I was invited by the Boswell Collection and the University of St Andrews to develop works in response to the collection of physicist John Walter Allen, housed in their Archive and Museum Collections. John W. Allen was a physicist and academic at the University of St Andrews who was involved in the development of LEDs (Light Emitting Diodes) at SERL in the early 1960s. In his later research, he worked on LEDs in photosynthesis, plant health and skin cancer. Focusing on his teaching materials and horticultural research, I developed two works in response to the Allen collection: 'The Professor's Dream' and 'Case Study'. Both have been added to the Boswell Collection of modern and contemporary Scottish art at the University of St. Andrews.
'The Professor's Dream' (2025)
Electronics, slide projector, audio.
5:45 minute loop.
'The Professor's Dream' uses slides and other teaching materials from the John W. Allen archive as its starting point, creating a looping sequence of images displayed on a hacked slide projector. These slides document Allen's experiments with a range of plant varieties between May 2000 and January 2001. Alongside imagery of plant and LED experiments, several slides feature quotations from art historian Robert Nelson's 2000 essay on the history of the slide lecture. As the slides progress, Allen's images begin to move, revealing invented moments never seen by Allen and video imagery from the archive.
'Case Study' (2025)
Found a wall light, brass with a vaseline glass shade, and a single-board computer in an acrylic case.
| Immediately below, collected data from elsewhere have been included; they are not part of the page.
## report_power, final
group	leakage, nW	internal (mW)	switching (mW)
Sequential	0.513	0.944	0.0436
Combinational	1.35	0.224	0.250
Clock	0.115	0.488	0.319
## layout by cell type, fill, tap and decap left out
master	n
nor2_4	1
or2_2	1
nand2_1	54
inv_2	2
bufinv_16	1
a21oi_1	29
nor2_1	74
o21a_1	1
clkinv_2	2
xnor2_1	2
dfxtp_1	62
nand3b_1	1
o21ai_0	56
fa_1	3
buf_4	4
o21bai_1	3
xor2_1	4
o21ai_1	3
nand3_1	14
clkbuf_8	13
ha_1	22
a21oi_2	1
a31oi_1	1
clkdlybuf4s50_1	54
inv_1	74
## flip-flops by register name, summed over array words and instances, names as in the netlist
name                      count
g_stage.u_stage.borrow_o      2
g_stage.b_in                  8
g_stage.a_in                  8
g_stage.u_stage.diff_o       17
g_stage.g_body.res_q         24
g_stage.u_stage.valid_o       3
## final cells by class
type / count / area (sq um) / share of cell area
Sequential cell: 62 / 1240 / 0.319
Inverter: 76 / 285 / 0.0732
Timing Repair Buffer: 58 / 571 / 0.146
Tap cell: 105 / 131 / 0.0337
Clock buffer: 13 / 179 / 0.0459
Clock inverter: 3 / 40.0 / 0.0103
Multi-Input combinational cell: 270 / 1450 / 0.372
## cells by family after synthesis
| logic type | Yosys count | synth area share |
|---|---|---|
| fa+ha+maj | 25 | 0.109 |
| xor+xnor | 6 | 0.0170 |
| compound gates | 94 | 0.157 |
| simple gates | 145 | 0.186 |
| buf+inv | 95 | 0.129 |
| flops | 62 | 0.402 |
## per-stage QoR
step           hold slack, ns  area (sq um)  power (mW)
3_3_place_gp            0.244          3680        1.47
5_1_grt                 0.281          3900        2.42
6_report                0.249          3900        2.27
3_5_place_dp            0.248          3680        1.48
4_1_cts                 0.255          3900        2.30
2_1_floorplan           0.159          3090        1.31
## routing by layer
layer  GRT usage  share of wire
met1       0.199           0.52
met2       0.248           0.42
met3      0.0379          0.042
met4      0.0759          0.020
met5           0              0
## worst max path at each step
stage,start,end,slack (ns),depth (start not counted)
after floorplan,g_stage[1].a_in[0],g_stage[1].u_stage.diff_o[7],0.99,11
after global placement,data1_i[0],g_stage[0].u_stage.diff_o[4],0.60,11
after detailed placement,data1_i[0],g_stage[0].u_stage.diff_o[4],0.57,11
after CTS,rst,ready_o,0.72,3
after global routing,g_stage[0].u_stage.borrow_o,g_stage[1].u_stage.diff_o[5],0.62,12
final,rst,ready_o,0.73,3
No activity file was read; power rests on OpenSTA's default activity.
### src/rtl/lsu_mem_master.sv
// Load/store initiator for a word-addressed data RAM.
// Takes one CPU request at a time, checks alignment, and drives registered RAM
// strobes for WAIT_CYCLES+1 clocks. Returns extended load data or an error flag.
//
//   state  | meaning
//   -------+---------------------------------------------------------------
//   IDLE   | ready for a request; all mem_* strobes low
//   ACCESS | RAM strobes driven; counter runs down to 0, then data sampled
//   RESP   | resp_valid high, data/err held until resp_ready
module lsu_mem_master #(
  parameter int WAIT_CYCLES = 0
) (
  input  logic        clk,
  input  logic        rst_n,
  input  logic        req_valid,
  output logic        req_ready,
  input  logic        req_we,
  input  logic [2:0]  req_funct3,
  input  logic [31:0] req_addr,
  input  logic [31:0] req_wdata,
  output logic        resp_valid,
  input  logic        resp_ready,
  output logic [31:0] resp_rdata,
  output logic        resp_err,
  output logic        mem_r,
  output logic [3:0]  mem_w,
  output logic [31:0] mem_addr,
  output logic [31:0] mem_wdata,
  input  logic [31:0] mem_rdata
);

  typedef enum logic [1:0] {IDLE, ACCESS, RESP} state_t;

  localparam int CW = (WAIT_CYCLES > 0) ? $clog2(WAIT_CYCLES + 1) : 1;
  localparam logic [CW-1:0] CNT_INIT = CW'(WAIT_CYCLES);

  state_t        state, state_nxt;
  logic [CW-1:0] cnt;
  logic          we_q;
  logic [2:0]    f3_q;
  logic [1:0]    lane_q;

  logic          accept;
  logic          cnt_done;
  logic          misalign;
  logic [3:0]    st_lanes;
  logic [31:0]   st_data;
  logic [7:0]    ld_byte;
  logic [15:0]   ld_half;
  logic [31:0]   ld_ext;

  assign req_ready  = (state == IDLE);
  assign resp_valid = (state == RESP);
  assign accept     = req_valid && (state == IDLE);
  assign cnt_done   = (state == ACCESS) && (cnt == '0);

  // Alignment / legality check; illegal encodings are reported the same way as misalignment.
  always_comb begin
    misalign = 1'b1;
    case (req_funct3)
      3'b000:  misalign = 1'b0;
      3'b001:  misalign = req_addr[0];
      3'b010:  misalign = (req_addr[1:0] != 2'b00);
      3'b100:  misalign = req_we;
      3'b101:  misalign = req_we || req_addr[0];
      default: misalign = 1'b1;
    endcase
  end

  // Byte-lane enables and replicated store data for the incoming request.
  always_comb begin
    st_lanes = 4'b0000;
    st_data  = 32'h0;
    case (req_funct3[1:0])
      2'b00: begin
        st_lanes = 4'b0001 << req_addr[1:0];
        st_data  = {4{req_wdata[7:0]}};
      end
      2'b01: begin
        st_lanes = req_addr[1] ? 4'b1100 : 4'b0011;
        st_data  = {2{req_wdata[15:0]}};
      end
      2'b10: begin
        st_lanes = 4'b1111;
        st_data  = req_wdata;
      end
      default: begin
        st_lanes = 4'b0000;
        st_data  = 32'h0;
      end
    endcase
  end

  // Lane extraction and sign/zero extension of the RAM read word.
  always_comb begin
    ld_byte = 8'h0;
    case (lane_q)
      2'd0:    ld_byte = mem_rdata[7:0];
      2'd1:    ld_byte = mem_rdata[15:8];
      2'd2:    ld_byte = mem_rdata[23:16];
      default: ld_byte = mem_rdata[31:24];
    endcase
    ld_half = lane_q[1] ? mem_rdata[31:16] : mem_rdata[15:0];
    ld_ext  = 32'h0;
    case (f3_q)
      3'b000:  ld_ext = {{24{ld_byte[7]}}, ld_byte};
      3'b100:  ld_ext = {24'h0, ld_byte};
      3'b001:  ld_ext = {{16{ld_half[15]}}, ld_half};
      3'b101:  ld_ext = {16'h0, ld_half};
      3'b010:  ld_ext = mem_rdata;
      default: ld_ext = 32'h0;
    endcase
  end

  // State register.
  always_ff @(posedge clk or negedge rst_n) begin
    if (!rst_n) state <= IDLE;
    else        state <= state_nxt;
  end

  // Next-state logic.
  always_comb begin
    state_nxt = state;
    case (state)
      IDLE:    if (req_valid) state_nxt = misalign ? RESP : ACCESS;
      ACCESS:  if (cnt == '0) state_nxt = RESP;
      RESP:    if (resp_ready) state_nxt = IDLE;
      default: state_nxt = IDLE;
    endcase
  end

  // Request latch, wait counter, registered RAM strobes and response data.
  always_ff @(posedge clk or negedge rst_n) begin
    if (!rst_n) begin
      cnt        <= '0;
      we_q       <= 1'b0;
      f3_q       <= 3'b000;
      lane_q     <= 2'b00;
      mem_r      <= 1'b0;
      mem_w      <= 4'b0000;
      mem_addr   <= 32'h0;
      mem_wdata  <= 32'h0;
      resp_rdata <= 32'h0;
      resp_err   <= 1'b0;
    end else if (accept) begin
      we_q       <= req_we;
      f3_q       <= req_funct3;
      lane_q     <= req_addr[1:0];
      cnt        <= CNT_INIT;
      resp_rdata <= 32'h0;
      resp_err   <= misalign;
      if (!misalign) begin
        mem_addr  <= {req_addr[31:2], 2'b00};
        mem_r     <= !req_we;
        mem_w     <= req_we ? st_lanes : 4'b0000;
        mem_wdata <= req_we ? st_data : 32'h0;
      end
    end else if (cnt_done) begin
      mem_r     <= 1'b0;
      mem_w     <= 4'b0000;
      mem_addr  <= 32'h0;
      mem_wdata <= 32'h0;
      if (!we_q) resp_rdata <= ld_ext;
    end else if (state == ACCESS) begin
      cnt <= cnt - 1'b1;
    end else if (resp_valid && resp_ready) begin
      resp_rdata <= 32'h0;
      resp_err   <= 1'b0;
    end
  end

endmodule

### config.mk
export PLATFORM = sky130hd
export DESIGN_NAME = lsu_mem_master
export DESIGN_NICKNAME = d
export VERILOG_FILES = /design/src/rtl/lsu_mem_master.sv
export SDC_FILE = /design/constraint.sdc
export NUM_CORES = 1
export LEC_CHECK = 0
export CAP_MARGIN = 20
export CORE_MARGIN = 1.5
export CORE_UTILIZATION = 47
export DETAILED_ROUTE_END_ITERATION = 10
export GPL_ROUTABILITY_DRIVEN = 1
export MAX_ROUTING_LAYER = met4
export PLACE_DENSITY = 0.86
export SLEW_MARGIN = 10
export SYNTH_ARGS = -nofsm -noshare
export SYNTH_HDL_FRONTEND = slang
export SYNTH_SLANG_ARGS = --single-unit
### constraint.sdc
create_clock -name clk -period 4.6 [get_ports clk]
set_input_delay 1.15 -clock clk [delete_from_list [all_inputs] [get_ports clk]]
set_output_delay 1.15 -clock clk [all_outputs]
set_load 0.05 [all_outputs]
==> config.mk <==
export PLATFORM = sky130hd
export DESIGN_NAME = multi_edge_detect
export DESIGN_NICKNAME = d
export VERILOG_FILES = /design/src/rtl/edge_pkg.sv /design/src/rtl/edge_chan.sv /design/src/rtl/multi_edge_detect.sv
export SDC_FILE = /design/constraint.sdc
export NUM_CORES = 1
export LEC_CHECK = 0
export ABC_AREA = 1
export CORE_MARGIN = 10
export CORE_UTILIZATION = 30
export CTS_CLUSTER_SIZE = 24
export DETAILED_ROUTE_END_ITERATION = 10
export SYNTH_ARGS = -nofsm -noshare
export SYNTH_HDL_FRONTEND = slang
export SYNTH_HIERARCHICAL = 1
export SYNTH_SLANG_ARGS = --single-unit
==> constraint.sdc <==
create_clock -name clk -period 1.25 [get_ports clk]
set_input_delay 0.25 -clock clk [delete_from_list [all_inputs] [get_ports clk]]
set_output_delay 0.25 -clock clk [all_outputs]
set_load 0.1 [all_outputs]
### config.mk
export PLATFORM = sky130hd
export DESIGN_NAME = if_prefetch_queue_flat
export DESIGN_NICKNAME = d
export VERILOG_FILES = /design/src/rtl/if_prefetch_queue_if.sv /design/src/rtl/if_prefetch_queue.sv /design/src/flat_wrapper.sv
export SDC_FILE = /design/constraint.sdc
export NUM_CORES = 1
export LEC_CHECK = 0
export CAP_MARGIN = 20
export CORE_ASPECT_RATIO = 0.5
export CORE_MARGIN = 2
export CORE_UTILIZATION = 35
export DETAILED_ROUTE_END_ITERATION = 7
export PLACE_DENSITY_LB_ADDON = 0.3
export SETUP_SLACK_MARGIN = 0.4
export SLEW_MARGIN = 20
export SYNTH_ARGS = -nofsm -noshare
export SYNTH_HDL_FRONTEND = slang
export SYNTH_SLANG_ARGS = --single-unit
export TNS_END_PERCENT = 100
### constraint.sdc
create_clock -name clk -period 10.65 [get_ports clk]
set_input_delay 1.065 -clock clk [delete_from_list [all_inputs] [get_ports clk]]
set_output_delay 1.065 -clock clk [all_outputs]
set_load 0.005 [all_outputs]
### src/rtl/if_prefetch_queue_if.sv
// if_prefetch_queue_if: redirect/stall control, instruction SRAM handshake and decode handshake of the fetch queue.
interface if_prefetch_queue_if;
    logic        redirect_valid;
    logic [31:0] redirect_pc;
    logic        fetch_stall;
    logic        inst_sram_req;
    logic [31:0] inst_sram_addr;
    logic        inst_sram_addr_ok;
    logic        inst_sram_data_ok;
    logic [31:0] inst_sram_rdata;
    logic        fs_to_ds_valid;
    logic        ds_allow_in;
    logic [64:0] fs_to_ds_bus;
    modport master (
        input  redirect_valid, redirect_pc, fetch_stall,
        input  inst_sram_addr_ok, inst_sram_data_ok, inst_sram_rdata, ds_allow_in,
        output inst_sram_req, inst_sram_addr, fs_to_ds_valid, fs_to_ds_bus
    );
    modport slave (
        output redirect_valid, redirect_pc, fetch_stall,
        output inst_sram_addr_ok, inst_sram_data_ok, inst_sram_rdata, ds_allow_in,
        input  inst_sram_req, inst_sram_addr, fs_to_ds_valid, fs_to_ds_bus
    );
endinterface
'Case Study' is a lamp with a programmed light bulb, developed from John W. Allen's experiments with LED light. Allen documented the experiments across slides and papers in the archive. Allen conducted experiments using different wavelengths of LED light on a range of plant varieties to determine their effects on photosynthesis. These experiments took place approximately between May 2000 and January 2001. Case Study tranposes these trials into a sequence of flashing lights powered by a hacked contemporary LED grow light housed in a 19th-century sconce.